# Problem to solve:
Only these lines of the data below are wanted: the one with "final count of", the one with "critical path class,register", and any lines between them, each repeated exactly.
BEGIN Record set
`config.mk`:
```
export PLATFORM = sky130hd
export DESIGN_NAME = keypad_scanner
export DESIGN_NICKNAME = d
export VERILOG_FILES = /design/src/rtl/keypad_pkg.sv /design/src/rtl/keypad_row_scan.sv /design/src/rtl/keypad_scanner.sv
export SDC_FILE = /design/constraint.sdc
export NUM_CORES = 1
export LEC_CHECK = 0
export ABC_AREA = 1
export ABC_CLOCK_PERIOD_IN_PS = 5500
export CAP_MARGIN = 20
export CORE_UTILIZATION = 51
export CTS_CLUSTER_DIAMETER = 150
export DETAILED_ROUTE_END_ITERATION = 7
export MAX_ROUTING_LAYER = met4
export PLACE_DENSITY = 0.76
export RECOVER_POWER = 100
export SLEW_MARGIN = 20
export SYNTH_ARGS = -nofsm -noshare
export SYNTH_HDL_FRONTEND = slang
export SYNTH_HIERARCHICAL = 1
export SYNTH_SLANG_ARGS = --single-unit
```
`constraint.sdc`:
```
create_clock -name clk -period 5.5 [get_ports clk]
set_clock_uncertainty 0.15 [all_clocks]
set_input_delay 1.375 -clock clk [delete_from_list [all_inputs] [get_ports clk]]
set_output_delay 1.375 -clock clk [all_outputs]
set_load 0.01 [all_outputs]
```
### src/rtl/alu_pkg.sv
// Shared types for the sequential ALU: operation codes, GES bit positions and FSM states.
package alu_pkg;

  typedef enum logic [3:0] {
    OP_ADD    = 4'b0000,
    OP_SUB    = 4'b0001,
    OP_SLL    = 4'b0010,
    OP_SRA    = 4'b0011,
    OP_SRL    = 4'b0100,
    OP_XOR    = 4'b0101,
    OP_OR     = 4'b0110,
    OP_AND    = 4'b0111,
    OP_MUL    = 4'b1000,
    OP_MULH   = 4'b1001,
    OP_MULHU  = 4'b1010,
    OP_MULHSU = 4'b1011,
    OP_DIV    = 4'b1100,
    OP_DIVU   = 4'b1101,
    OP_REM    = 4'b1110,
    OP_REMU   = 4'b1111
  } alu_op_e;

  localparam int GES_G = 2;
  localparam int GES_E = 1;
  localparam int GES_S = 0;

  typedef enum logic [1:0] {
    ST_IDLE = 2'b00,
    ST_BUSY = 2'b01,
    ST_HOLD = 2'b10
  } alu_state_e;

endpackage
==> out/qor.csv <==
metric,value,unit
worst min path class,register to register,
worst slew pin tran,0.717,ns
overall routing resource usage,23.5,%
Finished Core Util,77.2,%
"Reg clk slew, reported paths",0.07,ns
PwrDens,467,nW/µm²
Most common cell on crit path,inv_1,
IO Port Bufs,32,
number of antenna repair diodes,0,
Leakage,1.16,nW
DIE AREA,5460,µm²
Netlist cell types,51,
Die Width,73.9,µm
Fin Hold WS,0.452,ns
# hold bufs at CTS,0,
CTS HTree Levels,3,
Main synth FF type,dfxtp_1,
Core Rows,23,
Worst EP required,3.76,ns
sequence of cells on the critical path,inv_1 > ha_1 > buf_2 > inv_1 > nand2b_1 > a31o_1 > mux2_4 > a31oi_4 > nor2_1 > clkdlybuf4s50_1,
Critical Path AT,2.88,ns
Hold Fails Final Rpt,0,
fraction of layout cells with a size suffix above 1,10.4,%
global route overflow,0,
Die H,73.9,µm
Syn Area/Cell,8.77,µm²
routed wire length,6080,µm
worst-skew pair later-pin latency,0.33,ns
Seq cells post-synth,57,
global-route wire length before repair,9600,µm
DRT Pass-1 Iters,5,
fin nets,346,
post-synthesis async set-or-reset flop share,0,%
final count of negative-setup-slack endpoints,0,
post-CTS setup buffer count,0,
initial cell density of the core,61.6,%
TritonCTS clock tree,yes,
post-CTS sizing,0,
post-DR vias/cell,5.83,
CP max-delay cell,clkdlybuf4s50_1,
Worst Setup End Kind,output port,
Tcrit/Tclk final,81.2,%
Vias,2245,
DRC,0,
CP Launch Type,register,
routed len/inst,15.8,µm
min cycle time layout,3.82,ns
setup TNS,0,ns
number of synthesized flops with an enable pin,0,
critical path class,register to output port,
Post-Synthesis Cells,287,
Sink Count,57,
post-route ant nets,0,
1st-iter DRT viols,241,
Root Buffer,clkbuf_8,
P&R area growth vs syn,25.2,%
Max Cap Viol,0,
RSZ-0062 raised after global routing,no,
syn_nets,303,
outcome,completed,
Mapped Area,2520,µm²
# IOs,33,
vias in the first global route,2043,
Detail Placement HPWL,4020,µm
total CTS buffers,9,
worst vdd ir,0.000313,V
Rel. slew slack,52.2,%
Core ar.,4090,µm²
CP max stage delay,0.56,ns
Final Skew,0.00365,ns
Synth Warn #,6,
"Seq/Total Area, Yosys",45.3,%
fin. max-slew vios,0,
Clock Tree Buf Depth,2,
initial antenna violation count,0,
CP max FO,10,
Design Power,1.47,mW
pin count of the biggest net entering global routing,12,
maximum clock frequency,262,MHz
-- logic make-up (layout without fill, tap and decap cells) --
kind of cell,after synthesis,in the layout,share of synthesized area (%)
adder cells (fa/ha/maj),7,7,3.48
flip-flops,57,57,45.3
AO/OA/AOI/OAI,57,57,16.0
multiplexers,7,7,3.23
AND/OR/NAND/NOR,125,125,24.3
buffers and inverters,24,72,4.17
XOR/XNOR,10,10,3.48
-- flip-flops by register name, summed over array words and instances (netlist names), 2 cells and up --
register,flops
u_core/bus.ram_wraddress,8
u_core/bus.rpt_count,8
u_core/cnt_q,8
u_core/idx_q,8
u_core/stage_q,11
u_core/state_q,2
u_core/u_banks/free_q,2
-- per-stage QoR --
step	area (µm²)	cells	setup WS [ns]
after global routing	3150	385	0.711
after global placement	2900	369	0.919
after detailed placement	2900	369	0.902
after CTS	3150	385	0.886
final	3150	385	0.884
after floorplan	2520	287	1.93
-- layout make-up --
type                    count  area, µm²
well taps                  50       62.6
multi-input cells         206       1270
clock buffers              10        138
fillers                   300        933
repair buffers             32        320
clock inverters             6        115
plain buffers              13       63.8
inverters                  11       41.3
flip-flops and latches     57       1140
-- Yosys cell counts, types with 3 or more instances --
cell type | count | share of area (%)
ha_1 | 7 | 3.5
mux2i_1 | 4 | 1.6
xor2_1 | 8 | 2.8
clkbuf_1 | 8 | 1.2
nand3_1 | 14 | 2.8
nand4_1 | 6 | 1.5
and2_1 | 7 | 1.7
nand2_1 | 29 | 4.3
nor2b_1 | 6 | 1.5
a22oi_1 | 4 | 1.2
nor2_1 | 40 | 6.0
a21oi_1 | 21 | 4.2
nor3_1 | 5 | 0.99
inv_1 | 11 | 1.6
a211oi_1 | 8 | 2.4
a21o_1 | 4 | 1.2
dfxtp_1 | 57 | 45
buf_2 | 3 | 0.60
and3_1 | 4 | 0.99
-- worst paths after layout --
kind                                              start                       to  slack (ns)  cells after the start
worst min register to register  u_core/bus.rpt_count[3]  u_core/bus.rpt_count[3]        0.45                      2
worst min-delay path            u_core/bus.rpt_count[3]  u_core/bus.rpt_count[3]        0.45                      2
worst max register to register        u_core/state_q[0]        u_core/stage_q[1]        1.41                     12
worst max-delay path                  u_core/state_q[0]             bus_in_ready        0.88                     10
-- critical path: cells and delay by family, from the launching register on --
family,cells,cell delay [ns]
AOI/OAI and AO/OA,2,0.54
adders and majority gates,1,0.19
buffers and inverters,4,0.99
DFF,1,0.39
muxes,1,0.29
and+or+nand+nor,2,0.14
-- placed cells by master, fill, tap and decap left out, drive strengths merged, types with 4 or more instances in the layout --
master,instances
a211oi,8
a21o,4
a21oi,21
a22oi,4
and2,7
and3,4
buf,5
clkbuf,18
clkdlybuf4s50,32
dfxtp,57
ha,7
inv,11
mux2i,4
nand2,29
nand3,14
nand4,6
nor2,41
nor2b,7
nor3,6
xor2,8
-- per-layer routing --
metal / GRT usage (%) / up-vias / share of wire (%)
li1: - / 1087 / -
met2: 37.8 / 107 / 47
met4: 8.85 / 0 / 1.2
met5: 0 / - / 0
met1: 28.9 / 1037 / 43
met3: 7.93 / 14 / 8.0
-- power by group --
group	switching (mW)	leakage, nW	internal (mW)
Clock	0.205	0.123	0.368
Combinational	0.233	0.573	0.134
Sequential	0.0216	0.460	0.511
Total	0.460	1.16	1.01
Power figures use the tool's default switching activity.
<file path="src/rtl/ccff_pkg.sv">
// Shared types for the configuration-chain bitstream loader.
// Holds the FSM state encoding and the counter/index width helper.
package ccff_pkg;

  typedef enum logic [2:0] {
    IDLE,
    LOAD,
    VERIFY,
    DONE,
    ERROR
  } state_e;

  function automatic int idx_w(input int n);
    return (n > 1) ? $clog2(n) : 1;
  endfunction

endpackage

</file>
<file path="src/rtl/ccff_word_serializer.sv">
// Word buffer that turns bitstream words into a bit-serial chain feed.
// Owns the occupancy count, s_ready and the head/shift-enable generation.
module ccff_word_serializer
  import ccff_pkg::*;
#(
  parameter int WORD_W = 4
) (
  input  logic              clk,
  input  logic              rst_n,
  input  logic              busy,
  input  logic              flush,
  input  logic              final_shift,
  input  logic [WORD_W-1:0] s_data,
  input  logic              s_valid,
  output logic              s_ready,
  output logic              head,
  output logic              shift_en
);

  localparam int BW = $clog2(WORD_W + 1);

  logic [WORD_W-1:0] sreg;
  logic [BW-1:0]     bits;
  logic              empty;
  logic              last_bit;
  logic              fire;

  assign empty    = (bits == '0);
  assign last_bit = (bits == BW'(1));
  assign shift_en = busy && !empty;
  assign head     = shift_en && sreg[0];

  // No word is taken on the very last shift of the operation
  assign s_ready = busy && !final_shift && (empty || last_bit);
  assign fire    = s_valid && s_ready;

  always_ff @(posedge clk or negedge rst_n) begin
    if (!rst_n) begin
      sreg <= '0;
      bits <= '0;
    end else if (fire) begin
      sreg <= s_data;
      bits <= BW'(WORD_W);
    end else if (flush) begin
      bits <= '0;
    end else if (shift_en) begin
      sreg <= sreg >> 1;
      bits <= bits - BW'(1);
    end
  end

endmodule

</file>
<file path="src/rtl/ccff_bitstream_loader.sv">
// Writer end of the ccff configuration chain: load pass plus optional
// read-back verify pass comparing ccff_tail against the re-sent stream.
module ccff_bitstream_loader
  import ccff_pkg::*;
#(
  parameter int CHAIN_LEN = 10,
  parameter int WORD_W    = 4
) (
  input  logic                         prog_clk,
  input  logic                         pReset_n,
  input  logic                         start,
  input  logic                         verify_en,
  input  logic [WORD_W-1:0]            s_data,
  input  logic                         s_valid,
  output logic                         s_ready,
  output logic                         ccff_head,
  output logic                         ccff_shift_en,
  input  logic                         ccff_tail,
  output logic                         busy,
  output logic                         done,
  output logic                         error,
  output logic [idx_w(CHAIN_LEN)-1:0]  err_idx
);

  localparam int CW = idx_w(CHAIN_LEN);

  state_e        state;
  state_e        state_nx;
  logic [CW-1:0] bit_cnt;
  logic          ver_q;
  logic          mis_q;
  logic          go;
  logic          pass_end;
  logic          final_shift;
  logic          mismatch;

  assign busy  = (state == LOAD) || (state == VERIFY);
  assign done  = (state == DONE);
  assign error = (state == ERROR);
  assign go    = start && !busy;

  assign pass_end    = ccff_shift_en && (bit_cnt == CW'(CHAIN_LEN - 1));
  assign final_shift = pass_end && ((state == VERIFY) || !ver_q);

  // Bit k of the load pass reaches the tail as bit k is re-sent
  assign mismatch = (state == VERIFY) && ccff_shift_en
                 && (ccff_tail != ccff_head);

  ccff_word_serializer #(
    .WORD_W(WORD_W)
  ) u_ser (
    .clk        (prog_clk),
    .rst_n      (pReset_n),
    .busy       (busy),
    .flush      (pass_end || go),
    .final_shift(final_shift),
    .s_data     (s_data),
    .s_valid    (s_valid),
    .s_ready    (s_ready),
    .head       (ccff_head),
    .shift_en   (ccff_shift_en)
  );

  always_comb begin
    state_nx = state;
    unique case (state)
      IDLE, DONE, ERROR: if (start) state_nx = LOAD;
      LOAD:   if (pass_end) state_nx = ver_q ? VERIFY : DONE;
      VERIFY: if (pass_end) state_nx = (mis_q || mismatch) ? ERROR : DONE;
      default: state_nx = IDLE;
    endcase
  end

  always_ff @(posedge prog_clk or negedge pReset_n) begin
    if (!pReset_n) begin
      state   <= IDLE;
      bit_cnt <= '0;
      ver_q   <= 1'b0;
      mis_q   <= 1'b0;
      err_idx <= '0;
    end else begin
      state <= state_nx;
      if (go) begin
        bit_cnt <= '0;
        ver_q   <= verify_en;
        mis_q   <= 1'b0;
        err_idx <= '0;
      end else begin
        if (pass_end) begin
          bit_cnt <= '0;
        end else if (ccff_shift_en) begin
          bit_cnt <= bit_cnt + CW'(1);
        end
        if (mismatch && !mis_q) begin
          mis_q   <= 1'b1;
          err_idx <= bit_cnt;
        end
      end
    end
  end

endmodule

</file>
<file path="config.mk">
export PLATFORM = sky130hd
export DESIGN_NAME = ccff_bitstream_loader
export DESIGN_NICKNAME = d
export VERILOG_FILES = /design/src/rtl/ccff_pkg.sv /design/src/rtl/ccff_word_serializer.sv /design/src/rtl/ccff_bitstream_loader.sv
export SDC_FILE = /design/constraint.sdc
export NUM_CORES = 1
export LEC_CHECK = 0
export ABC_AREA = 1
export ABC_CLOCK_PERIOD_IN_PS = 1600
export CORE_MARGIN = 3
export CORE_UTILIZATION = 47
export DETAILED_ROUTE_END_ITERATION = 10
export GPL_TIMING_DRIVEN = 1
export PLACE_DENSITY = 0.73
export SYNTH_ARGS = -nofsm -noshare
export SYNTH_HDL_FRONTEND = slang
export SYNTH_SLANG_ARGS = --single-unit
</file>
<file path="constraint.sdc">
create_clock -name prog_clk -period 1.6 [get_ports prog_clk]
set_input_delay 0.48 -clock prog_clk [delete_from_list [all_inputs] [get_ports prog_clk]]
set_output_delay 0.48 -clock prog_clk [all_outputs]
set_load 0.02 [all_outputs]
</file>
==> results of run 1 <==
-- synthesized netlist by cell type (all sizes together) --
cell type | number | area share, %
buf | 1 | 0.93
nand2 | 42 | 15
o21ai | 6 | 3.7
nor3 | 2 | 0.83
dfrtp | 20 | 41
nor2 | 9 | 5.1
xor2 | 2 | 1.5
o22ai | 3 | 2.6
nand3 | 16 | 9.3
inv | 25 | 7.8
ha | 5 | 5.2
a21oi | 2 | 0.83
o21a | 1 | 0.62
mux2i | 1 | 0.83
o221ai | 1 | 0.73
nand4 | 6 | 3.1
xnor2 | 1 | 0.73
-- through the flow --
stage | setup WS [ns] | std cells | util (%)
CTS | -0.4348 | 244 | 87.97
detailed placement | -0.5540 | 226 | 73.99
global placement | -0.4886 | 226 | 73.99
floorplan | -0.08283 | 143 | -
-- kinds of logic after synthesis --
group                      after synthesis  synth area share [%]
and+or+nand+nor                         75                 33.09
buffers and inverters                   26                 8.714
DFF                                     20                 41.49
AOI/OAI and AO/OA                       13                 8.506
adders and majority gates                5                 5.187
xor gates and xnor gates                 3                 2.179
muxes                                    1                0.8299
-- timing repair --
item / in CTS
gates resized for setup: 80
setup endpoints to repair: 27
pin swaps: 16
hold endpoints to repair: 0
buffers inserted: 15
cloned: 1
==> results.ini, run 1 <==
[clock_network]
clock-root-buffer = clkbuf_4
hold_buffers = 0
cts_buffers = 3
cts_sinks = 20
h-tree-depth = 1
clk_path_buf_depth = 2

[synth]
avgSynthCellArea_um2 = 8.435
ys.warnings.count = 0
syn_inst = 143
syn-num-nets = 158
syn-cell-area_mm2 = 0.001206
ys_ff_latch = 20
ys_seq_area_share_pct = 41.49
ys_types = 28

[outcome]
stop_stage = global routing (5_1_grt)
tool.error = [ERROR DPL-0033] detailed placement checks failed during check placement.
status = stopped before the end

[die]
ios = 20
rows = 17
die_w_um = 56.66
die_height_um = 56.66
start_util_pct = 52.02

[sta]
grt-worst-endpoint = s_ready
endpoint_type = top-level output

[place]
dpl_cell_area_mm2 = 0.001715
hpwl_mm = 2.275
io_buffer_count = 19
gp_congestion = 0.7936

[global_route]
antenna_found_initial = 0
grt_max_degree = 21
END Record set
# Result of the exercise:
final count of negative-setup-slack endpoints,0,
post-CTS setup buffer count,0,
initial cell density of the core,61.6,%
TritonCTS clock tree,yes,
post-CTS sizing,0,
post-DR vias/cell,5.83,
CP max-delay cell,clkdlybuf4s50_1,
Worst Setup End Kind,output port,
Tcrit/Tclk final,81.2,%
Vias,2245,
DRC,0,
CP Launch Type,register,
routed len/inst,15.8,µm
min cycle time layout,3.82,ns
setup TNS,0,ns
number of synthesized flops with an enable pin,0,
critical path class,register to output port,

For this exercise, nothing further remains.